Using the material below, copy every line where "launching" appears.

DATA FOR THIS EXERCISE:
═══
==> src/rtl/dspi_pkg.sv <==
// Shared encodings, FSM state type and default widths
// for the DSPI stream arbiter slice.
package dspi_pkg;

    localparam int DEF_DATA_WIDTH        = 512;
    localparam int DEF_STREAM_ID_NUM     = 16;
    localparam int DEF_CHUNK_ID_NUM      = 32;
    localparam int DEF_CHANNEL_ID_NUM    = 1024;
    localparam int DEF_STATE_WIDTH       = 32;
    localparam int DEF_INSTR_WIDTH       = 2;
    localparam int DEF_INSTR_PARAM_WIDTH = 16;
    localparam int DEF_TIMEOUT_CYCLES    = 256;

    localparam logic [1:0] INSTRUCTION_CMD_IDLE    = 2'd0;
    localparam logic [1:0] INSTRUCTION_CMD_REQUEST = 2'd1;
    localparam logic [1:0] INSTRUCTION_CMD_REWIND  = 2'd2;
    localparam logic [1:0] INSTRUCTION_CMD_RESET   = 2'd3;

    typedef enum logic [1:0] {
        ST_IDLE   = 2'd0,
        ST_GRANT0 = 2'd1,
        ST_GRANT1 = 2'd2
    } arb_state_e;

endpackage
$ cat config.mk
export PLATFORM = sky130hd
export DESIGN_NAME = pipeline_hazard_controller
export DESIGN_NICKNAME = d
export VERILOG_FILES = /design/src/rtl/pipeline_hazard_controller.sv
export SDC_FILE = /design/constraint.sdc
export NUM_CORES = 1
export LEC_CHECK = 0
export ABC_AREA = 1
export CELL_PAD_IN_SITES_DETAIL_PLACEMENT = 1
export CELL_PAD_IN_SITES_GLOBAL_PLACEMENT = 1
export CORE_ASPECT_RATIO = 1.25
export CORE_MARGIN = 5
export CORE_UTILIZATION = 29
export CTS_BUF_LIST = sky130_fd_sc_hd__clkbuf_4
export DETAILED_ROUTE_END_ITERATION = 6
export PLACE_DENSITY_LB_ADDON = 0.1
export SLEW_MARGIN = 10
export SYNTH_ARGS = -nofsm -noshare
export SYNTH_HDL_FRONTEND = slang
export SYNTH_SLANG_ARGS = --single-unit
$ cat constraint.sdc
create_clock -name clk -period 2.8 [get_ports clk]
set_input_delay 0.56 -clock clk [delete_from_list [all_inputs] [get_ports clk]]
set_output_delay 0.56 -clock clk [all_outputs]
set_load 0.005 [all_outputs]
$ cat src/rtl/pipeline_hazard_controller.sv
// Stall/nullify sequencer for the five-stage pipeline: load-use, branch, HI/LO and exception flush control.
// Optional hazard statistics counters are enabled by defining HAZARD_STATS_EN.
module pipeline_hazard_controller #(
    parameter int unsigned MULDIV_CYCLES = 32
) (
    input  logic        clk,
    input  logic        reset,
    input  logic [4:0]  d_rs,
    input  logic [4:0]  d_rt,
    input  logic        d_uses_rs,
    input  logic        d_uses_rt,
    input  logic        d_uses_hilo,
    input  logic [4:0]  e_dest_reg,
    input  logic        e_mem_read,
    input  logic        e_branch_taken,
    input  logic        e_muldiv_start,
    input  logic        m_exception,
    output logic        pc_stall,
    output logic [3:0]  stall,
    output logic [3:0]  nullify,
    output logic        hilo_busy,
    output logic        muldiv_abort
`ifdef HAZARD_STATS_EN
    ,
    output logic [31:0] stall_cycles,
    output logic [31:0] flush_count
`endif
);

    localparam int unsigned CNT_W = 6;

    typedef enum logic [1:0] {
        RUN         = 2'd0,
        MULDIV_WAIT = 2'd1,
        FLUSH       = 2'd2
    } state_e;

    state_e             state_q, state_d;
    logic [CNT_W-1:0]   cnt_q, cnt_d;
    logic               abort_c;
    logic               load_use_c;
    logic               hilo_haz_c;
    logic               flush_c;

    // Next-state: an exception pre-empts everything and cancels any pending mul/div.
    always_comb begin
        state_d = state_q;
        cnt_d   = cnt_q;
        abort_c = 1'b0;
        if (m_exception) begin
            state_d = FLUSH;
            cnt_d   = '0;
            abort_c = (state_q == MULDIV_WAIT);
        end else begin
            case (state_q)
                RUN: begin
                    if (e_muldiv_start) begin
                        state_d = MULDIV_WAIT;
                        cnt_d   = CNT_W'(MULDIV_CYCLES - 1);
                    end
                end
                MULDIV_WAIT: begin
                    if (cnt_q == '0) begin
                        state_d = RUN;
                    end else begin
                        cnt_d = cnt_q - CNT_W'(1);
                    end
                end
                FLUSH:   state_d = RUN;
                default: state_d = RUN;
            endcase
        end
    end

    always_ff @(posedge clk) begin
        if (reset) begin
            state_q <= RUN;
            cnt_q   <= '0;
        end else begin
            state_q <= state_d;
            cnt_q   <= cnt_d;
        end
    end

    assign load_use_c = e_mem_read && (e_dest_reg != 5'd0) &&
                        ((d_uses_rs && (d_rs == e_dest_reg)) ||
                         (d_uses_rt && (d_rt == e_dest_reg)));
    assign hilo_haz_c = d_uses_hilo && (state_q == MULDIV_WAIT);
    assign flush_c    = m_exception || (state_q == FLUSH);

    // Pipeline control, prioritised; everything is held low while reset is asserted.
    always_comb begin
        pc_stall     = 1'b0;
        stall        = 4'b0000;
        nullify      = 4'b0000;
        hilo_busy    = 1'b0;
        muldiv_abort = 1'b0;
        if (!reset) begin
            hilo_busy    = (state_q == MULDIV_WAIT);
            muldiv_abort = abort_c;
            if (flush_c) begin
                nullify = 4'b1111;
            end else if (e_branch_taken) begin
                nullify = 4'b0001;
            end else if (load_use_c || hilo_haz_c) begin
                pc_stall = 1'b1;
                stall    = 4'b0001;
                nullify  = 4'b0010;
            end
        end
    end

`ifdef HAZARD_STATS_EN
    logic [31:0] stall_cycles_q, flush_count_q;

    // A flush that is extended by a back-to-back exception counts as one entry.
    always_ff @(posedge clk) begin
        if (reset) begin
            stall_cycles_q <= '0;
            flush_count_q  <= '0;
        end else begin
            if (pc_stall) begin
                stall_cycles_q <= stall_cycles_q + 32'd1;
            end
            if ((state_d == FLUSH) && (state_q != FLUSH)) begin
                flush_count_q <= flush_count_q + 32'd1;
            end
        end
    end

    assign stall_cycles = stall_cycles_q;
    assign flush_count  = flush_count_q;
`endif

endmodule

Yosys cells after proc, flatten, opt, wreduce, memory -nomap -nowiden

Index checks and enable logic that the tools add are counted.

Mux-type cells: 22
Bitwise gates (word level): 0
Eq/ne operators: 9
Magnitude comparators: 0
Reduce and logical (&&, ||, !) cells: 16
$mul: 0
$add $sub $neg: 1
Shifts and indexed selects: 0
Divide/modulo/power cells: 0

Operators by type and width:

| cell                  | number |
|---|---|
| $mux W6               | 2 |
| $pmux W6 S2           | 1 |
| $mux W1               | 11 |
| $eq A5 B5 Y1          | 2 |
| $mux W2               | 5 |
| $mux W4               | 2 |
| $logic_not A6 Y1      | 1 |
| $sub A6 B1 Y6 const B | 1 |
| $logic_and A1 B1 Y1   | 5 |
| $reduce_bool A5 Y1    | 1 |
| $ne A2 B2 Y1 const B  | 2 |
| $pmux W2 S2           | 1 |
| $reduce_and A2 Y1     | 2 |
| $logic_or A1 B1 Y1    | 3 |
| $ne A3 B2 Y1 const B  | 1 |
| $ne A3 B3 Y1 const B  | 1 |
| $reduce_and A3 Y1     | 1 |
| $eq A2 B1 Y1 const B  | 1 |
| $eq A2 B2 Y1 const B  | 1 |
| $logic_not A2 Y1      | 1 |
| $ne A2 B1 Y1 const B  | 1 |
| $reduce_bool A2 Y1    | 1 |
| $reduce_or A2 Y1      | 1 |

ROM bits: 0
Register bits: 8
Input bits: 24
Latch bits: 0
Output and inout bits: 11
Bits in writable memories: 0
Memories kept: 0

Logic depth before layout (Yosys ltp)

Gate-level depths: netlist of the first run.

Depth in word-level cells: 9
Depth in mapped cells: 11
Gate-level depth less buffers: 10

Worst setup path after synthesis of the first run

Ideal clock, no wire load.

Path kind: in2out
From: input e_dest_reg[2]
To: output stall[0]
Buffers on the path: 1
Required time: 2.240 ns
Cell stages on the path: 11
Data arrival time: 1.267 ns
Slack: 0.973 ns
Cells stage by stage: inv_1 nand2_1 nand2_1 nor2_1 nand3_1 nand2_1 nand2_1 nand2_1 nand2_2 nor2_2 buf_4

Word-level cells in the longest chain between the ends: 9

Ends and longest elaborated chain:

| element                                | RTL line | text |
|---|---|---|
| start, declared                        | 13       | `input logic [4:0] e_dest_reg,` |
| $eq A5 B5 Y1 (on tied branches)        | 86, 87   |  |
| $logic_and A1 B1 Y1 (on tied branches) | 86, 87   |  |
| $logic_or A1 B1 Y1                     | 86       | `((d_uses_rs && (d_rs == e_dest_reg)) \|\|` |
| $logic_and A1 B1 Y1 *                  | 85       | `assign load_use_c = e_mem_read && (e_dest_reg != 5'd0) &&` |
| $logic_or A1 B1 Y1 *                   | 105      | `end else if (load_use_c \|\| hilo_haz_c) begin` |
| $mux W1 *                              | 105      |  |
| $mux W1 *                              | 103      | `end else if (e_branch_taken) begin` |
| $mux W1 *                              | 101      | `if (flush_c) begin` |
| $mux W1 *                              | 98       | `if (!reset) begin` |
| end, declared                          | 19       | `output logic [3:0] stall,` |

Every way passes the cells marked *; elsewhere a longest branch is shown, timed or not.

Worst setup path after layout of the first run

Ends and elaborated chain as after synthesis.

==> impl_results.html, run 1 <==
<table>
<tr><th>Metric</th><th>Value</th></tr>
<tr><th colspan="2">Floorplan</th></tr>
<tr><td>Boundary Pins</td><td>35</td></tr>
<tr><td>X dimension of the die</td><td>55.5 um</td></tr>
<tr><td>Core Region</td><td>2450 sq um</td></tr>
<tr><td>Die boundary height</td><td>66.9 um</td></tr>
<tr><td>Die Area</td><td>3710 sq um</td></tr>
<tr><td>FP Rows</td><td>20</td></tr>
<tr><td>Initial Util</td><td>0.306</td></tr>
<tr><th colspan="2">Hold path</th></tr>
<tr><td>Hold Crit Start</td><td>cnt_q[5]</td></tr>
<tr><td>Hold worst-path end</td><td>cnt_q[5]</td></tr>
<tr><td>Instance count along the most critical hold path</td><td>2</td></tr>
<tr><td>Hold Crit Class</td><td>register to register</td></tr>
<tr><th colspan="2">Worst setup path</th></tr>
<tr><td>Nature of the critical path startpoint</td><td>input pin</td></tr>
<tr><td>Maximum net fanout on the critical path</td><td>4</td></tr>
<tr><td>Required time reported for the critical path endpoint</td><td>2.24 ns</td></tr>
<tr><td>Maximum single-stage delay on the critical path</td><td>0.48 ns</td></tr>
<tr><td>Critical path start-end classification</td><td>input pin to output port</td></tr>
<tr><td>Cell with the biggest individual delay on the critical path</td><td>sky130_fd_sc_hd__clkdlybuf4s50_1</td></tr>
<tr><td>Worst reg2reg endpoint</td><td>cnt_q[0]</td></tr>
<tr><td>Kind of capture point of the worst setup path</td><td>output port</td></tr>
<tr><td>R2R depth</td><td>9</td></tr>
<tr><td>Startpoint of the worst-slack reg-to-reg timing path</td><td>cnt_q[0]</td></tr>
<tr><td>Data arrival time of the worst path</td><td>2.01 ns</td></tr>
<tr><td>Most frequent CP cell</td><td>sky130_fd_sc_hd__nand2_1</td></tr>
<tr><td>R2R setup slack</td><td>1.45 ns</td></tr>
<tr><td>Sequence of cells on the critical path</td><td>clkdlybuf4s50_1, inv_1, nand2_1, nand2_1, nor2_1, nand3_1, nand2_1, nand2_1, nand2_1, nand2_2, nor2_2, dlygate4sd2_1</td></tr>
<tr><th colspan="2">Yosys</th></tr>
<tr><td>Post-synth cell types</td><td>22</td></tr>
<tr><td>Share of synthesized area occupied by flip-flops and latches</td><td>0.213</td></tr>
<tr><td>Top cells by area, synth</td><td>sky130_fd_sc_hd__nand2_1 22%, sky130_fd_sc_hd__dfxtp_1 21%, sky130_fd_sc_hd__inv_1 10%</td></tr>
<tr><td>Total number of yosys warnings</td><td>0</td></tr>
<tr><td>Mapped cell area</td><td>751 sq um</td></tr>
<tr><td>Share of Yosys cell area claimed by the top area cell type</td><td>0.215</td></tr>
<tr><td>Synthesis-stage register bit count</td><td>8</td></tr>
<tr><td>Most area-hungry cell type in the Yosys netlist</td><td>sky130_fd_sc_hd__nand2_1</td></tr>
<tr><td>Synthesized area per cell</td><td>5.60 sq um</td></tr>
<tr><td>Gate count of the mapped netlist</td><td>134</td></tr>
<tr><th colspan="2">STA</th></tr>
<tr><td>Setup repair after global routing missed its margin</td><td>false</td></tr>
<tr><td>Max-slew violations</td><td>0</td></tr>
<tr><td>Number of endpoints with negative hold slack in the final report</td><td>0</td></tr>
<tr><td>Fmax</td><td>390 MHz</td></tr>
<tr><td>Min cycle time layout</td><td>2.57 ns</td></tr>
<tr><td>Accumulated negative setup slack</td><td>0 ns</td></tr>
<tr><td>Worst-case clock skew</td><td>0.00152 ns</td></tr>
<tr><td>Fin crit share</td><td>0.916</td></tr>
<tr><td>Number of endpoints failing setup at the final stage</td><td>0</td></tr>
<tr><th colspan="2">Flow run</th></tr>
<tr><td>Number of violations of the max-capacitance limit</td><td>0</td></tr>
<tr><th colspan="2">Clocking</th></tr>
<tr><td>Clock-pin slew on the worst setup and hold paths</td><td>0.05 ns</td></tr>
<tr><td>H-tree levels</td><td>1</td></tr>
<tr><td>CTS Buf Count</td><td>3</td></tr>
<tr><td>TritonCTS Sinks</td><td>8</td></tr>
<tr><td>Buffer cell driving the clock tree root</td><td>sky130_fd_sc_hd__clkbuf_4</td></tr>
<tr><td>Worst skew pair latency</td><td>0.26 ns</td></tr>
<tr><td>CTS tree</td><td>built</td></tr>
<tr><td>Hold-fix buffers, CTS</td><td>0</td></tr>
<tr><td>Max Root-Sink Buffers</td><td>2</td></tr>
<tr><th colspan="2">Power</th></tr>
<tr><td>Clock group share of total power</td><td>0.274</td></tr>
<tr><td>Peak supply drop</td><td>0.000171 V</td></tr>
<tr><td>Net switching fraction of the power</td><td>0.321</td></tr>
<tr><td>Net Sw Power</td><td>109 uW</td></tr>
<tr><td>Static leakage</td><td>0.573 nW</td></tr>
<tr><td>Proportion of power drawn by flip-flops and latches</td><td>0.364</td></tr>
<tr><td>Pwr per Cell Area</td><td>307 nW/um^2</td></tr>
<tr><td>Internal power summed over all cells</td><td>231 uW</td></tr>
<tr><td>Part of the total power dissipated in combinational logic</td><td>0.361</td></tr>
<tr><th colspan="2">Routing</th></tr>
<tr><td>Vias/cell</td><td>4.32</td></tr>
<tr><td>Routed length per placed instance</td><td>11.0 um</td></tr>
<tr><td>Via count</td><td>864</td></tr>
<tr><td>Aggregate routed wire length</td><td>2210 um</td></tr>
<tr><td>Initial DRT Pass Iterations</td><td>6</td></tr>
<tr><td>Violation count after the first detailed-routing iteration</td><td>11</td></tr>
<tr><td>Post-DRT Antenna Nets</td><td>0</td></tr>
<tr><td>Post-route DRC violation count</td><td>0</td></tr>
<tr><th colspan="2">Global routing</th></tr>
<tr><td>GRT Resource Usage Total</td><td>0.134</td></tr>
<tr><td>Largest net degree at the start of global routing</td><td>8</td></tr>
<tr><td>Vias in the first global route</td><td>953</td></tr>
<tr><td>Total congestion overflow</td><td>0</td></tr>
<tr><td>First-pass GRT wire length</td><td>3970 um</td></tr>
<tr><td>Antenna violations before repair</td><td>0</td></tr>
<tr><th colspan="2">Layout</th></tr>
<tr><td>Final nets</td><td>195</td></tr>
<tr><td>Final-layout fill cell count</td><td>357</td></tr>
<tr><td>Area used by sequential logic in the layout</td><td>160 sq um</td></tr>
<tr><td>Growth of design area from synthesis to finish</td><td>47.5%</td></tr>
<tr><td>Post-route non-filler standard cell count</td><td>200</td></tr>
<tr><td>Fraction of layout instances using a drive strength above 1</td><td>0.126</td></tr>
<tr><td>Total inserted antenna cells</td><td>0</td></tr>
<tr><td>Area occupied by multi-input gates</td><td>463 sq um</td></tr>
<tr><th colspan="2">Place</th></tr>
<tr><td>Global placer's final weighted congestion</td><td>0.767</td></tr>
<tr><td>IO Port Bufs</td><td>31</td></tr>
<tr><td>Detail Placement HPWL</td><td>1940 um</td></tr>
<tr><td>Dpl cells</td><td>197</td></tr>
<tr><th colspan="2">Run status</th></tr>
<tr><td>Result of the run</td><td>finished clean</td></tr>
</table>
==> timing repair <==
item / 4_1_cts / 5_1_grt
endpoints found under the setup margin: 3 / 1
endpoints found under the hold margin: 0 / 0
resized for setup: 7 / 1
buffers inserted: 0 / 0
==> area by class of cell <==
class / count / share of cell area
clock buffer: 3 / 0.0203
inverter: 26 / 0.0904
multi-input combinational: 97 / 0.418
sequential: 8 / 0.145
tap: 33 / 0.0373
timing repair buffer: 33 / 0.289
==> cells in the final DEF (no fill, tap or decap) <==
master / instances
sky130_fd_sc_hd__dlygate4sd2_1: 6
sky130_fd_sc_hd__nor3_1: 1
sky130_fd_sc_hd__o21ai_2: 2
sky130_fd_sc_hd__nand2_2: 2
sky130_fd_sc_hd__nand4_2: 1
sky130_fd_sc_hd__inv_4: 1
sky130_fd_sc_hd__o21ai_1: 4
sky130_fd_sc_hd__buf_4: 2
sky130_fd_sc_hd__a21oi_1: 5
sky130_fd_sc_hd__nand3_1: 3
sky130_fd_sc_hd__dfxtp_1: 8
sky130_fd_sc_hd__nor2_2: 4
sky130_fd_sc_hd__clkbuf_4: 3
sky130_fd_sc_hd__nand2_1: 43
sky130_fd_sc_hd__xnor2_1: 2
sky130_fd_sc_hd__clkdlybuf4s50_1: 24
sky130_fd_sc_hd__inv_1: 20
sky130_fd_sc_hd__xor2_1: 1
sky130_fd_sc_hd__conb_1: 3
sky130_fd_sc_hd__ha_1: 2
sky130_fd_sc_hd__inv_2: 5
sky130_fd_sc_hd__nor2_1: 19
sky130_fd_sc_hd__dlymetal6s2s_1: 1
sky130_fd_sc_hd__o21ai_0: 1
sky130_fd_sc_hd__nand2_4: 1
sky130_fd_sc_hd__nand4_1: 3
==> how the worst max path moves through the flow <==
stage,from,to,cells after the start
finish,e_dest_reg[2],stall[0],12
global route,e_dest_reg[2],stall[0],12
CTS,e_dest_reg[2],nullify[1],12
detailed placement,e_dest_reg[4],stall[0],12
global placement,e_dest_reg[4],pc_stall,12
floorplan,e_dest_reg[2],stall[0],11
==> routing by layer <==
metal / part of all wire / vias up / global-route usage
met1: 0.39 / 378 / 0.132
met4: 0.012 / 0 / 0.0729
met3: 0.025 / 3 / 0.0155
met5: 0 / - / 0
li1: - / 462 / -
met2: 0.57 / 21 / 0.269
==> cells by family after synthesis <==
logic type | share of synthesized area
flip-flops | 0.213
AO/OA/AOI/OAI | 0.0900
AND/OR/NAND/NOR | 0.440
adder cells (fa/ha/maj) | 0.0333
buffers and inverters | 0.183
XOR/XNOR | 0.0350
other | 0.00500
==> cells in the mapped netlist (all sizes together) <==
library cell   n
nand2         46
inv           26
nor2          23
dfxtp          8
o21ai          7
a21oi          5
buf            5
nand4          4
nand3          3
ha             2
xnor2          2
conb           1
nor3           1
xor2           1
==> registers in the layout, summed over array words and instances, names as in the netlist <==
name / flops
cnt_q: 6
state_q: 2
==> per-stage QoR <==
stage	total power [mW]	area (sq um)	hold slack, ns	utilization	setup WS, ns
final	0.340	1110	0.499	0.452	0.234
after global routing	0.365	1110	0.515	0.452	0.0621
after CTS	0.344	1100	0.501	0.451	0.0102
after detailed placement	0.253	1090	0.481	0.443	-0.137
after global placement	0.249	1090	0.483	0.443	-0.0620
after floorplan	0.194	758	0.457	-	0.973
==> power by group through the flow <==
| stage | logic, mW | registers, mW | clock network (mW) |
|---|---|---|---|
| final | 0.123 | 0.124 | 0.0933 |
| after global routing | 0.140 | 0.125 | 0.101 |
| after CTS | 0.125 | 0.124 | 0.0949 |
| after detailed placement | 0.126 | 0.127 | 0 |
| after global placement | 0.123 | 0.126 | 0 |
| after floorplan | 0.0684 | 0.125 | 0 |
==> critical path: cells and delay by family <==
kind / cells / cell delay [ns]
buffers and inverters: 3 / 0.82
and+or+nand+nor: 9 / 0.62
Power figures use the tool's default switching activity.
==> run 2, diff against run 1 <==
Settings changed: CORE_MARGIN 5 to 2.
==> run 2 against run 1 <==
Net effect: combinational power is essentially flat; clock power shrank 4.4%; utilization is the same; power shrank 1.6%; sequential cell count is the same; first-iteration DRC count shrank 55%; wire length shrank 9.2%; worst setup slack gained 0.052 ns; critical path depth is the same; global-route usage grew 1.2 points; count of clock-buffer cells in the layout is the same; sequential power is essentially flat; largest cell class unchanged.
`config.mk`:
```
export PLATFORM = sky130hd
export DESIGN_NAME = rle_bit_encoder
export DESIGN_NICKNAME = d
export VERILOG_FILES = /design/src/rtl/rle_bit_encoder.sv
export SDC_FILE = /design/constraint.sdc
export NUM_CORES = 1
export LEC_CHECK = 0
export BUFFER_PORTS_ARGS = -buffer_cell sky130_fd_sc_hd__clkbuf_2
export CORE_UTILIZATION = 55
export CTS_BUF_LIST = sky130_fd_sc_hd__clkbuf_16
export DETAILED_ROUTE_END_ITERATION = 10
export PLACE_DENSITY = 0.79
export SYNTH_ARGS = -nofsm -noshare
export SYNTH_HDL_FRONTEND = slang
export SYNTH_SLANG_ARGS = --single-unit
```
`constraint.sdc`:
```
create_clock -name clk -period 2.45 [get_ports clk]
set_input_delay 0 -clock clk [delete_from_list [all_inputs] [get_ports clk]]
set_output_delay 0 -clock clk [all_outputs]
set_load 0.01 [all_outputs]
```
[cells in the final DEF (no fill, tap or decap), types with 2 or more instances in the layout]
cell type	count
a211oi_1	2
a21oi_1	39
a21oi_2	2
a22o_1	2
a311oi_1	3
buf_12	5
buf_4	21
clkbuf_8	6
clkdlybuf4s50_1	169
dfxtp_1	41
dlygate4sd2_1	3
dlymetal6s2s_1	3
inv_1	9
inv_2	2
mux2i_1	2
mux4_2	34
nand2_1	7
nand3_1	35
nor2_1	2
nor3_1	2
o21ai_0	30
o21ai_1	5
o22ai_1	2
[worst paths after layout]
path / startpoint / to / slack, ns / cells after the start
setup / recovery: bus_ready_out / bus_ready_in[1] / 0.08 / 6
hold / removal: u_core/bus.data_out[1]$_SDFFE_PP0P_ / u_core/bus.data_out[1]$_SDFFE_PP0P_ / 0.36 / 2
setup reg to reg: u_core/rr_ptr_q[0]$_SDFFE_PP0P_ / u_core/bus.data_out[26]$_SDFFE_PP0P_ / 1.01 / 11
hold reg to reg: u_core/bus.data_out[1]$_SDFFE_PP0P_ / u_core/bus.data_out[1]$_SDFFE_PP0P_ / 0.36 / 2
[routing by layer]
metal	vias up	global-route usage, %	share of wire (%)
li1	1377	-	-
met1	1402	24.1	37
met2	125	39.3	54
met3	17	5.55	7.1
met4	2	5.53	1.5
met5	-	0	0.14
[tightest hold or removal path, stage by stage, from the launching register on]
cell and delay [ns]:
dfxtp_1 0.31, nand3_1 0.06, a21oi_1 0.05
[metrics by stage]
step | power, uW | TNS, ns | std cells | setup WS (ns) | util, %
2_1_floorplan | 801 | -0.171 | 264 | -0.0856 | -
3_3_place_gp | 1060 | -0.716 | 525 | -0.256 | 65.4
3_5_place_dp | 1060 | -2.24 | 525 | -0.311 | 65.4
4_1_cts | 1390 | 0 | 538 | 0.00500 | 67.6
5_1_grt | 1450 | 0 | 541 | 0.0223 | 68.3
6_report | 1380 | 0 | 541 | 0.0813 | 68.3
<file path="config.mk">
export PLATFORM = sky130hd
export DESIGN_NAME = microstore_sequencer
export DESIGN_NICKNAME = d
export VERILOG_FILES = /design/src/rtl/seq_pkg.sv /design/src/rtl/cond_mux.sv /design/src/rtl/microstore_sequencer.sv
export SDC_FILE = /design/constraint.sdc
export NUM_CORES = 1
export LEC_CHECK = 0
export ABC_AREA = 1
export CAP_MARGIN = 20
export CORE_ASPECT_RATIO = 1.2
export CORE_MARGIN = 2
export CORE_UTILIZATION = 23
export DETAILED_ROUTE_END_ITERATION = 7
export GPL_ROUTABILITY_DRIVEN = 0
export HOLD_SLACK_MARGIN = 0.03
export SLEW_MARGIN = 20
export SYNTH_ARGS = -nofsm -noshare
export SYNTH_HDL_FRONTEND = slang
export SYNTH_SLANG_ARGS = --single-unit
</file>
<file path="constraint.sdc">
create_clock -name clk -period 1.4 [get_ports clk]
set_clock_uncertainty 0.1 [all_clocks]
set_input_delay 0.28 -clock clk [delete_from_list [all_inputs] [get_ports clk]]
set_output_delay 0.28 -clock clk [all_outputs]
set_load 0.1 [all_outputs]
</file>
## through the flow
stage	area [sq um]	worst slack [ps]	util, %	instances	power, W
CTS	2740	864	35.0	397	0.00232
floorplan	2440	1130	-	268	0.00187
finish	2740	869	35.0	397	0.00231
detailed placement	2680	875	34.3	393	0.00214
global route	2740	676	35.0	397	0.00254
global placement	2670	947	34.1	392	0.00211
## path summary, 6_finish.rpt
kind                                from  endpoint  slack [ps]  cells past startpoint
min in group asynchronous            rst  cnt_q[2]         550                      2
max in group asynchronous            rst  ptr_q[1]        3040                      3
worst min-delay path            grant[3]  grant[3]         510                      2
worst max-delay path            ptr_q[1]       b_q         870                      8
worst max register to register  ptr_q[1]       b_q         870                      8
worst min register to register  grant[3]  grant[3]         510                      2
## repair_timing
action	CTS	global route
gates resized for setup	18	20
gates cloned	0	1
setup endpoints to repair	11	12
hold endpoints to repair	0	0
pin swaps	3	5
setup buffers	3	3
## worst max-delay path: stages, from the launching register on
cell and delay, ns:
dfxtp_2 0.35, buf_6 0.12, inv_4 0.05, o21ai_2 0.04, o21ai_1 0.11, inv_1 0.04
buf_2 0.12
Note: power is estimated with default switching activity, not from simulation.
═══
WRITTEN ANSWER:
[tightest hold or removal path, stage by stage, from the launching register on]
## worst max-delay path: stages, from the launching register on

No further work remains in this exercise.